**src/rtl/neander_sequencer_if.sv**
```systemverilog
// Control and memory bus between the Neander sequencer and its datapath.
// master = sequencer side, slave = datapath/memory side.
interface neander_sequencer_if;
   logic       mem_ready;
   logic [7:0] mem_data;
   logic       flag_n;
   logic       flag_z;
   logic       sel_mem;
   logic       mem_rd;
   logic       mem_wr;
   logic       en_rem;
   logic       en_ri;
   logic       en_pc;
   logic       sel_pc;
   logic       en_ac;
   logic       en_nz;
   logic [2:0] op_alu;

   modport master (
      input  mem_ready, mem_data, flag_n, flag_z,
      output sel_mem, mem_rd, mem_wr, en_rem, en_ri, en_pc, sel_pc, en_ac, en_nz, op_alu
   );

   modport slave (
      output mem_ready, mem_data, flag_n, flag_z,
      input  sel_mem, mem_rd, mem_wr, en_rem, en_ri, en_pc, sel_pc, en_ac, en_nz, op_alu
   );
endinterface

```
**src/rtl/neander_sequencer.sv**
```systemverilog
// Instruction-cycle controller for the 8-bit Neander datapath: fetch/decode/operand/execute
// with a memory ready handshake, run/single-step control and a bounded memory wait timeout.
module neander_sequencer #(
   parameter int unsigned WAIT_LIMIT = 15,
   parameter int unsigned CNT_W      = 4
) (
   input  logic                i_clock,
   input  logic                i_reset,
   input  logic                i_run,
   input  logic                i_step,
   neander_sequencer_if.master bus,
   output logic                o_instr_done,
   output logic                o_halted,
   output logic                o_bus_err,
   output logic [2:0]          o_state
);

   localparam logic [2:0] S_IDLE   = 3'd0;
   localparam logic [2:0] S_FETCH  = 3'd1;
   localparam logic [2:0] S_DECODE = 3'd2;
   localparam logic [2:0] S_OPER   = 3'd3;
   localparam logic [2:0] S_SKIP   = 3'd4;
   localparam logic [2:0] S_EXEC   = 3'd5;
   localparam logic [2:0] S_HALT   = 3'd7;

   localparam logic [3:0] OP_STA = 4'h1;
   localparam logic [3:0] OP_LDA = 4'h2;
   localparam logic [3:0] OP_ADD = 4'h3;
   localparam logic [3:0] OP_OR  = 4'h4;
   localparam logic [3:0] OP_AND = 4'h5;
   localparam logic [3:0] OP_NOT = 4'h6;
   localparam logic [3:0] OP_JMP = 4'h8;
   localparam logic [3:0] OP_JN  = 4'h9;
   localparam logic [3:0] OP_JZ  = 4'hA;
   localparam logic [3:0] OP_HLT = 4'hF;

   localparam logic [CNT_W-1:0] LIMIT = CNT_W'(WAIT_LIMIT);

   logic [2:0]       r_state;
   logic [3:0]       r_opcode;
   logic [CNT_W-1:0] r_wait_cnt;
   logic             r_halted;
   logic             r_bus_err;

   logic [2:0] w_next_state;
   logic [2:0] w_boundary;
   logic       w_load_op;
   logic       w_mem_phase;
   logic       w_timeout;
   logic       w_jump;
   logic       w_unused;

   assign w_boundary  = i_run ? S_FETCH : S_IDLE;
   assign w_mem_phase = (r_state == S_FETCH) || (r_state == S_OPER) || (r_state == S_EXEC);
   assign w_timeout   = (WAIT_LIMIT != 0) && w_mem_phase && !bus.mem_ready &&
                        (r_wait_cnt == LIMIT);
   assign w_jump      = (r_opcode == OP_JMP) || (r_opcode == OP_JN) || (r_opcode == OP_JZ);
   assign w_unused    = ^bus.mem_data[3:0];

   always_comb begin
      bus.sel_mem  = 1'b0;
      bus.mem_rd   = 1'b0;
      bus.mem_wr   = 1'b0;
      bus.en_rem   = 1'b0;
      bus.en_ri    = 1'b0;
      bus.en_pc    = 1'b0;
      bus.sel_pc   = 1'b0;
      bus.en_ac    = 1'b0;
      bus.en_nz    = 1'b0;
      bus.op_alu   = 3'b000;
      o_instr_done = 1'b0;
      w_load_op    = 1'b0;
      w_next_state = r_state;

      case (r_state)
         S_IDLE: begin
            if (i_run || i_step) w_next_state = S_FETCH;
         end
         S_FETCH: begin
            bus.sel_mem = 1'b1;
            bus.mem_rd  = 1'b1;
            if (w_timeout) begin
               w_next_state = S_HALT;
            end else if (bus.mem_ready) begin
               bus.en_ri    = 1'b1;
               bus.en_pc    = 1'b1;
               bus.sel_pc   = 1'b1;
               w_load_op    = 1'b1;
               w_next_state = S_DECODE;
            end
         end
         S_DECODE: begin
            case (r_opcode)
               OP_NOT: begin
                  bus.en_ac    = 1'b1;
                  bus.en_nz    = 1'b1;
                  bus.op_alu   = 3'b100;
                  o_instr_done = 1'b1;
                  w_next_state = w_boundary;
               end
               OP_HLT: w_next_state = S_HALT;
               OP_STA, OP_LDA, OP_ADD, OP_OR, OP_AND, OP_JMP: w_next_state = S_OPER;
               OP_JN:  w_next_state = bus.flag_n ? S_OPER : S_SKIP;
               OP_JZ:  w_next_state = bus.flag_z ? S_OPER : S_SKIP;
               default: begin
                  o_instr_done = 1'b1;
                  w_next_state = w_boundary;
               end
            endcase
         end
         S_OPER: begin
            bus.sel_mem = 1'b1;
            bus.mem_rd  = 1'b1;
            if (w_timeout) begin
               w_next_state = S_HALT;
            end else if (bus.mem_ready) begin
               bus.en_pc = 1'b1;
               if (w_jump) begin
                  o_instr_done = 1'b1;
                  w_next_state = w_boundary;
               end else begin
                  bus.en_rem   = 1'b1;
                  bus.sel_pc   = 1'b1;
                  w_next_state = S_EXEC;
               end
            end
         end
         S_SKIP: begin
            bus.en_pc    = 1'b1;
            bus.sel_pc   = 1'b1;
            o_instr_done = 1'b1;
            w_next_state = w_boundary;
         end
         S_EXEC: begin
            // REM addresses memory here; STA writes AC, every other opcode reads
            if (r_opcode == OP_STA) bus.mem_wr = 1'b1;
            else                    bus.mem_rd = 1'b1;
            if (w_timeout) begin
               w_next_state = S_HALT;
            end else if (bus.mem_ready) begin
               if (r_opcode != OP_STA) begin
                  bus.en_ac = 1'b1;
                  bus.en_nz = 1'b1;
                  case (r_opcode)
                     OP_ADD:  bus.op_alu = 3'b001;
                     OP_OR:   bus.op_alu = 3'b010;
                     OP_AND:  bus.op_alu = 3'b011;
                     default: bus.op_alu = 3'b000;
                  endcase
               end
               o_instr_done = 1'b1;
               w_next_state = w_boundary;
            end
         end
         S_HALT: w_next_state = S_HALT;
         default: w_next_state = S_IDLE;
      endcase
   end

   always_ff @(posedge i_clock) begin
      if (i_reset) begin
         r_state    <= S_IDLE;
         r_opcode   <= 4'h0;
         r_wait_cnt <= '0;
         r_halted   <= 1'b0;
         r_bus_err  <= 1'b0;
      end else begin
         r_state  <= w_next_state;
         r_halted <= (w_next_state == S_HALT);
         if (w_load_op) r_opcode <= bus.mem_data[7:4];
         // Counter measures stall length of the current access only
         if ((w_next_state != r_state) || bus.mem_ready) r_wait_cnt <= '0;
         else if (w_mem_phase)                           r_wait_cnt <= r_wait_cnt + 1'b1;
         if (w_timeout) r_bus_err <= 1'b1;
      end
   end

   assign o_state   = r_state;
   assign o_halted  = r_halted;
   assign o_bus_err = r_bus_err;

endmodule
```
**src/flat_wrapper.sv**
```systemverilog
// flat-port wrapper written by rule: the top's interface ports become plain ports
module neander_sequencer_flat 
#(
   parameter int unsigned WAIT_LIMIT = 15,
   parameter int unsigned CNT_W      = 4
)
  (i_clock, i_reset, i_run, i_step, o_instr_done, o_halted, o_bus_err, o_state, bus_mem_ready, bus_mem_data, bus_flag_n, bus_flag_z, bus_sel_mem, bus_mem_rd, bus_mem_wr, bus_en_rem, bus_en_ri, bus_en_pc, bus_sel_pc, bus_en_ac, bus_en_nz, bus_op_alu);
  neander_sequencer_if bus_i ();
  input  logic i_clock;
  input  logic i_reset;
  input  logic i_run;
  input  logic i_step;
  output logic o_instr_done;
  output logic o_halted;
  output logic o_bus_err;
  output logic [2:0] o_state;
  input wire logic [$bits(bus_i.mem_ready)-1:0] bus_mem_ready;
  input wire logic [$bits(bus_i.mem_data)-1:0] bus_mem_data;
  input wire logic [$bits(bus_i.flag_n)-1:0] bus_flag_n;
  input wire logic [$bits(bus_i.flag_z)-1:0] bus_flag_z;
  output wire logic [$bits(bus_i.sel_mem)-1:0] bus_sel_mem;
  output wire logic [$bits(bus_i.mem_rd)-1:0] bus_mem_rd;
  output wire logic [$bits(bus_i.mem_wr)-1:0] bus_mem_wr;
  output wire logic [$bits(bus_i.en_rem)-1:0] bus_en_rem;
  output wire logic [$bits(bus_i.en_ri)-1:0] bus_en_ri;
  output wire logic [$bits(bus_i.en_pc)-1:0] bus_en_pc;
  output wire logic [$bits(bus_i.sel_pc)-1:0] bus_sel_pc;
  output wire logic [$bits(bus_i.en_ac)-1:0] bus_en_ac;
  output wire logic [$bits(bus_i.en_nz)-1:0] bus_en_nz;
  output wire logic [$bits(bus_i.op_alu)-1:0] bus_op_alu;
  assign bus_i.mem_ready = bus_mem_ready;
  assign bus_i.mem_data = bus_mem_data;
  assign bus_i.flag_n = bus_flag_n;
  assign bus_i.flag_z = bus_flag_z;
  assign bus_sel_mem = bus_i.sel_mem;
  assign bus_mem_rd = bus_i.mem_rd;
  assign bus_mem_wr = bus_i.mem_wr;
  assign bus_en_rem = bus_i.en_rem;
  assign bus_en_ri = bus_i.en_ri;
  assign bus_en_pc = bus_i.en_pc;
  assign bus_sel_pc = bus_i.sel_pc;
  assign bus_en_ac = bus_i.en_ac;
  assign bus_en_nz = bus_i.en_nz;
  assign bus_op_alu = bus_i.op_alu;
  neander_sequencer #(.WAIT_LIMIT(WAIT_LIMIT), .CNT_W(CNT_W)) u_core (.i_clock(i_clock), .i_reset(i_reset), .i_run(i_run), .i_step(i_step), .bus(bus_i), .o_instr_done(o_instr_done), .o_halted(o_halted), .o_bus_err(o_bus_err), .o_state(o_state));
endmodule
```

———

Wherever the string "slave" occurs in the listing, return the line it sits on.

// master = sequencer side, slave = datapath/memory side.
   modport slave (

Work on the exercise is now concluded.